Another set of nails raked across her back, then scrabbled towards her chest. Her left nipple. They were going to pinch her. Pinch her like He did.

‘Are you sure you won’t stay, my dear?’ The waitress, back again, her voice low and deep and cold. Hair hung lank and unlovely across her brow. ‘Tea too cold? Soup not right? Needs more salt, doesn’t it? Neeeeds more salt, you ungrateful little brat!

‘That’s young girls for you these days,’ Gerrard sneered drily. His face was peeling now, right to/no disguises/ the skull. ‘A little rough-and-tumble and they go off moaning to the shelter. No conviction. No morality. No discipline. In my day, women stood by their man. Alright, they looked a little rough and most of ‘em died in childbirth, but you’ve got to break a few eggs to make an omelette. Could do you an omelette actually, if you wait. Doubt you even have the patience.’

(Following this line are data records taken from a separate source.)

<file path="src/rtl/image_pipe_pkg.sv">
// ============================================================================
//  image_pipe_pkg : shared types and helpers for the image_pipe filter stages
//  Rev 1.0
// ============================================================================
`default_nettype none

package image_pipe_pkg;

    typedef enum logic [2:0] {
        IDLE  = 3'd0,
        FILL  = 3'd1,
        RUN   = 3'd2,
        FLUSH = 3'd3,
        END   = 3'd4
    } hf_state_t;

    localparam int ROUND  = 2;
    localparam int MAX_DW = 64;

    // [1 2 1]/4 with round-half-up; two guard bits keep the sum exact for any DW <= MAX_DW
    function automatic logic [MAX_DW-1:0] f121(
        input logic [MAX_DW-1:0] p0,
        input logic [MAX_DW-1:0] p1,
        input logic [MAX_DW-1:0] p2
    );
        logic [MAX_DW+1:0] sum;
        sum = {2'b00, p0} + {1'b0, p1, 1'b0} + {2'b00, p2} + (MAX_DW+2)'(ROUND);
        return MAX_DW'(sum >> 2);
    endfunction

endpackage

`default_nettype wire

</file>
<file path="src/rtl/image_skid_fifo.sv">
// ============================================================================
//  image_skid_fifo : synchronous show-ahead FIFO with occupancy count
//  Rev 1.0
// ============================================================================
`default_nettype none

module image_skid_fifo #(
    parameter int DW     = 32,
    parameter int FIFO_D = 4
) (
    input  logic                      clk,
    input  logic                      rst_n,
    input  logic                      push_i,
    input  logic [DW-1:0]             wdata_i,
    input  logic                      pop_i,
    output logic [DW-1:0]             rdata_o,
    output logic [$clog2(FIFO_D):0]   count_o,
    output logic                      ovf_o
);

    localparam int AW = $clog2(FIFO_D);
    localparam logic [AW:0] c_full = (AW+1)'(FIFO_D);

    logic [DW-1:0] mem_q [FIFO_D];
    logic [AW-1:0] wr_ptr_q;
    logic [AW-1:0] rd_ptr_q;
    logic [AW:0]   count_q;
    logic          ovf_q;
    logic          w_push_ok;
    logic          w_pop_ok;

    // A write into a full FIFO is dropped and flagged; it never corrupts stored data
    assign w_push_ok = push_i && (count_q != c_full);
    assign w_pop_ok  = pop_i && (count_q != '0);

    always_ff @(posedge clk) begin
        if (w_push_ok) begin
            mem_q[wr_ptr_q] <= wdata_i;
        end
    end

    always_ff @(posedge clk) begin
        if (!rst_n) begin
            wr_ptr_q <= '0;
            rd_ptr_q <= '0;
            count_q  <= '0;
            ovf_q    <= 1'b0;
        end else begin
            if (w_push_ok) begin
                wr_ptr_q <= wr_ptr_q + 1'b1;
            end
            if (w_pop_ok) begin
                rd_ptr_q <= rd_ptr_q + 1'b1;
            end
            case ({w_push_ok, w_pop_ok})
                2'b10:   count_q <= count_q + 1'b1;
                2'b01:   count_q <= count_q - 1'b1;
                default: count_q <= count_q;
            endcase
            if (push_i && !w_push_ok) begin
                ovf_q <= 1'b1;
            end
        end
    end

    assign rdata_o = mem_q[rd_ptr_q];
    assign count_o = count_q;
    assign ovf_o   = ovf_q;

endmodule

`default_nettype wire

</file>
<file path="src/rtl/image_hfilter3.sv">
// ============================================================================
//  image_hfilter3 : horizontal [1 2 1]/4 smoother with replicate edge padding
//  Rev 1.0
// ============================================================================
`default_nettype none

module image_hfilter3
    import image_pipe_pkg::*;
#(
    parameter int DW     = 32,
    parameter int LINE_W = 640,
    parameter int FIFO_D = 4
) (
    input  logic          clk,
    input  logic          rst_n,
    input  logic [DW-1:0] is_data_in,
    input  logic          is_valid_in,
    input  logic          is_end_in,
    output logic          is_busy_out,
    output logic [DW-1:0] im_data_out,
    output logic          im_valid_out,
    output logic          im_end_out,
    input  logic          im_busy_in
);

    localparam int CW = $clog2(LINE_W);
    localparam int NW = $clog2(FIFO_D) + 1;
    localparam logic [CW-1:0] c_col_last = CW'(LINE_W - 1);
    localparam logic [NW-1:0] c_busy_th  = NW'(FIFO_D - 2);

    hf_state_t     state_q, state_d;
    logic [DW-1:0] p0_q, p0_d, p1_q, p1_d;
    logic [CW-1:0] col_q, col_d;
    logic          end_pend_q, end_pend_d;
    logic [DW-1:0] im_data_q, im_data_d;
    logic          im_valid_q, im_valid_d;
    logic          im_end_q, im_end_d;
    logic          busy_q;

    logic [DW-1:0] w_rdata;
    logic [NW-1:0] w_count;
    logic          w_empty;
    logic          w_adv;
    logic          w_pop;
    logic [DW-1:0] w_p2;
    logic [DW-1:0] w_filt;
    logic          ovf_err;

    image_skid_fifo #(
        .DW     (DW),
        .FIFO_D (FIFO_D)
    ) u_fifo (
        .clk     (clk),
        .rst_n   (rst_n),
        .push_i  (is_valid_in),
        .wdata_i (is_data_in),
        .pop_i   (w_pop),
        .rdata_o (w_rdata),
        .count_o (w_count),
        .ovf_o   (ovf_err)
    );

    assign w_empty = (w_count == '0);
    assign w_adv   = !im_busy_in;
    // FLUSH replicates the right-edge pixel instead of reading a new one
    assign w_p2    = (state_q == FLUSH) ? p1_q : w_rdata;
    assign w_filt  = DW'(f121(MAX_DW'(p0_q), MAX_DW'(p1_q), MAX_DW'(w_p2)));

    always_ff @(posedge clk) begin
        if (!rst_n) begin
            state_q <= IDLE;
        end else begin
            state_q <= state_d;
        end
    end

    always_comb begin
        state_d = state_q;
        if (w_adv) begin
            case (state_q)
                IDLE: begin
                    if (!w_empty)        state_d = FILL;
                    else if (end_pend_q) state_d = END;
                end
                FILL, RUN: begin
                    if (!w_empty)        state_d = (col_q == c_col_last) ? FLUSH : RUN;
                    else if (end_pend_q) state_d = FLUSH;
                end
                FLUSH:   state_d = (end_pend_q && w_empty) ? END : IDLE;
                END:     state_d = IDLE;
                default: state_d = IDLE;
            endcase
        end
    end

    always_comb begin
        w_pop      = 1'b0;
        p0_d       = p0_q;
        p1_d       = p1_q;
        col_d      = col_q;
        end_pend_d = end_pend_q;
        im_data_d  = im_data_q;
        im_valid_d = im_valid_q;
        im_end_d   = im_end_q;
        if (w_adv) begin
            im_data_d  = '0;
            im_valid_d = 1'b0;
            im_end_d   = 1'b0;
            case (state_q)
                IDLE: begin
                    if (!w_empty) begin
                        w_pop = 1'b1;
                        p0_d  = w_rdata;
                        p1_d  = w_rdata;
                        col_d = CW'(1);
                    end
                end
                FILL, RUN: begin
                    if (!w_empty) begin
                        w_pop      = 1'b1;
                        im_data_d  = w_filt;
                        im_valid_d = 1'b1;
                        p0_d       = p1_q;
                        p1_d       = w_rdata;
                        if (col_q != c_col_last) begin
                            col_d = col_q + 1'b1;
                        end
                    end
                end
                FLUSH: begin
                    im_data_d  = w_filt;
                    im_valid_d = 1'b1;
                    col_d      = '0;
                end
                END: begin
                    im_end_d   = 1'b1;
                    end_pend_d = 1'b0;
                end
                default: ;
            endcase
        end
        if (is_end_in) begin
            end_pend_d = 1'b1;
        end
    end

    always_ff @(posedge clk) begin
        if (!rst_n) begin
            p0_q       <= '0;
            p1_q       <= '0;
            col_q      <= '0;
            end_pend_q <= 1'b0;
            im_data_q  <= '0;
            im_valid_q <= 1'b0;
            im_end_q   <= 1'b0;
            busy_q     <= 1'b0;
        end else begin
            p0_q       <= p0_d;
            p1_q       <= p1_d;
            col_q      <= col_d;
            end_pend_q <= end_pend_d;
            im_data_q  <= im_data_d;
            im_valid_q <= im_valid_d;
            im_end_q   <= im_end_d;
            busy_q     <= (w_count >= c_busy_th);
        end
    end

    assign is_busy_out  = busy_q;
    assign im_data_out  = im_data_q;
    assign im_valid_out = im_valid_q;
    assign im_end_out   = im_end_q;

endmodule

`default_nettype wire

</file>
--- config.mk ---
export PLATFORM = sky130hd
export DESIGN_NAME = ss_addsub_sched
export DESIGN_NICKNAME = d
export VERILOG_FILES = /design/src/rtl/ss_addsub_sched.sv
export SDC_FILE = /design/constraint.sdc
export NUM_CORES = 1
export LEC_CHECK = 0
export ABC_AREA = 1
export ABC_CLOCK_PERIOD_IN_PS = 4600
export CAP_MARGIN = 30
export CORE_MARGIN = 8
export CORE_UTILIZATION = 50
export CTS_CLUSTER_SIZE = 10
export DETAILED_ROUTE_END_ITERATION = 6
export PLACE_DENSITY = 0.78
export SYNTH_ARGS = -nofsm -noshare
export SYNTH_HDL_FRONTEND = slang
export SYNTH_SLANG_ARGS = --single-unit
--- constraint.sdc ---
create_clock -name CLK -period 4.6 [get_ports CLK]
set_input_delay 1.15 -clock CLK [delete_from_list [all_inputs] [get_ports CLK]]
set_output_delay 1.15 -clock CLK [all_outputs]
set_load 0.02 [all_outputs]
[src/rtl/mem_access_ctrl_pkg.sv]
// Shared definitions for the data-memory access stage.
// Holds load/store op encodings (matching the load shifter's load_sel),
// the access FSM state encoding, address-error exception codes and the
// alignment-check helper used by the top level.
package mem_access_ctrl_pkg;

   // Load op encodings (identical to the load shifter's load_sel values)
   localparam logic [2:0] LOAD_LB  = 3'd0;
   localparam logic [2:0] LOAD_LBU = 3'd1;
   localparam logic [2:0] LOAD_LH  = 3'd2;
   localparam logic [2:0] LOAD_LHU = 3'd3;
   localparam logic [2:0] LOAD_LW  = 3'd4;
   localparam logic [2:0] LOAD_LWL = 3'd5;
   localparam logic [2:0] LOAD_LWR = 3'd6;

   // Store op encodings
   localparam logic [2:0] STORE_SB  = 3'd0;
   localparam logic [2:0] STORE_SH  = 3'd1;
   localparam logic [2:0] STORE_SW  = 3'd2;
   localparam logic [2:0] STORE_SWL = 3'd3;
   localparam logic [2:0] STORE_SWR = 3'd4;

   // Address-error exception codes
   localparam logic [4:0] EXC_ADEL = 5'd4;
   localparam logic [4:0] EXC_ADES = 5'd5;

   typedef enum logic [1:0] {
      ST_IDLE = 2'd0,
      ST_REQ  = 2'd1,
      ST_WAIT = 2'd2,
      ST_HOLD = 2'd3
   } state_e;

   // Alignment check on the raw address; unused op codes behave as LW/SW,
   // and the unaligned-word ops (LWL/LWR/SWL/SWR) can never fault.
   function automatic logic addr_misaligned(input logic is_store,
                                            input logic [2:0] op,
                                            input logic [1:0] addr_lo);
      logic bad;
      bad = 1'b0;
      if (is_store) begin
         case (op)
            STORE_SB, STORE_SWL, STORE_SWR: bad = 1'b0;
            STORE_SH:                       bad = addr_lo[0];
            default:                        bad = (addr_lo != 2'b00);
         endcase
      end else begin
         case (op)
            LOAD_LB, LOAD_LBU, LOAD_LWL, LOAD_LWR: bad = 1'b0;
            LOAD_LH, LOAD_LHU:                     bad = addr_lo[0];
            default:                               bad = (addr_lo != 2'b00);
         endcase
      end
      return bad;
   endfunction

endpackage

[src/rtl/mem_access_ctrl_store_aligner.sv]
// Combinational store lane aligner: the mirror image of the load shifter.
// Ports:
//   op        in  3   store op (SB/SH/SW/SWL/SWR; 5..7 behave as SW)
//   byte_sel  in  2   byte lane select (address low bits, endian-adjusted)
//   wdata     in  32  rt value
//   wstrb     out 4   byte enables
//   wdata_al  out 32  lane-aligned store data
module store_aligner
   import mem_access_ctrl_pkg::*;
(
   input  logic [2:0]  op,
   input  logic [1:0]  byte_sel,
   input  logic [31:0] wdata,
   output logic [3:0]  wstrb,
   output logic [31:0] wdata_al
);

   // Strobe and data lane selection per store op.
   // For SWL the shift is (3-bs) bytes; with a 2-bit bs, 3-bs == ~bs.
   always_comb begin
      wstrb    = 4'b0000;
      wdata_al = 32'h0000_0000;
      case (op)
         STORE_SB: begin
            wstrb    = 4'b0001 << byte_sel;
            wdata_al = {4{wdata[7:0]}};
         end
         STORE_SH: begin
            wstrb    = byte_sel[1] ? 4'b1100 : 4'b0011;
            wdata_al = {2{wdata[15:0]}};
         end
         STORE_SWL: begin
            wstrb    = 4'b1111 >> (~byte_sel);
            wdata_al = wdata >> {~byte_sel, 3'b000};
         end
         STORE_SWR: begin
            wstrb    = 4'b1111 << byte_sel;
            wdata_al = wdata << {byte_sel, 3'b000};
         end
         default: begin
            wstrb    = 4'b1111;
            wdata_al = wdata;
         end
      endcase
   end

endmodule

‘Don’t be such a cynic, Tim!’ snapped the corpse-waitress. ‘This is no lost cause. We can help her!’ She offered an appalling smile. ‘All you need is time, you know. We don’t often get many couples in here, oh and you will be a lovely young couple at that, remember how His hair used to look, it’s so thick and black and full-

She grabbed on steely finger by the joint, and bent back savagely /snapcracklepop/. A howl of pain. She tore free. Behind her, a snarling noise.

She slapped the money on the counter. There were rules after all. Had to stick to your principles. Tim watched her without much interest. Honestly it was hard to tell what he watched her with; he didn’t even have eyes anymore. To think she thought it was dandruff. He was still cleaning something with the rag.

‘Now, see what you’ve gone and done? Everything’s turned awful. It’s gone the way of the town. Wouldn’t it just have been easier to play along? That way I might at least have kept the face.’

It was so ghastly! So ridiculous! She giggled hysterically, scared out her wits.

‘You should’ve stayed scary. Don’t be funny like that! I’ll know you’re not real.’

‘Real enough,’ he snarled. ‘Real enough for Him, too. He made me. For you. Stay. Wait for Him.’

She felt another giggle bubbling. ‘I’m pretty sure He didn’t. Send you, I mean. Look at you! Your face is hanging off by a few scraps of meat and you’re cleaning crockery! He’d never do that, d’you see, He never did have a sense of humour!’

The Tim-thing flinched. The bowl it had been cleaning fell to the floor and shattered on hitting the tiles.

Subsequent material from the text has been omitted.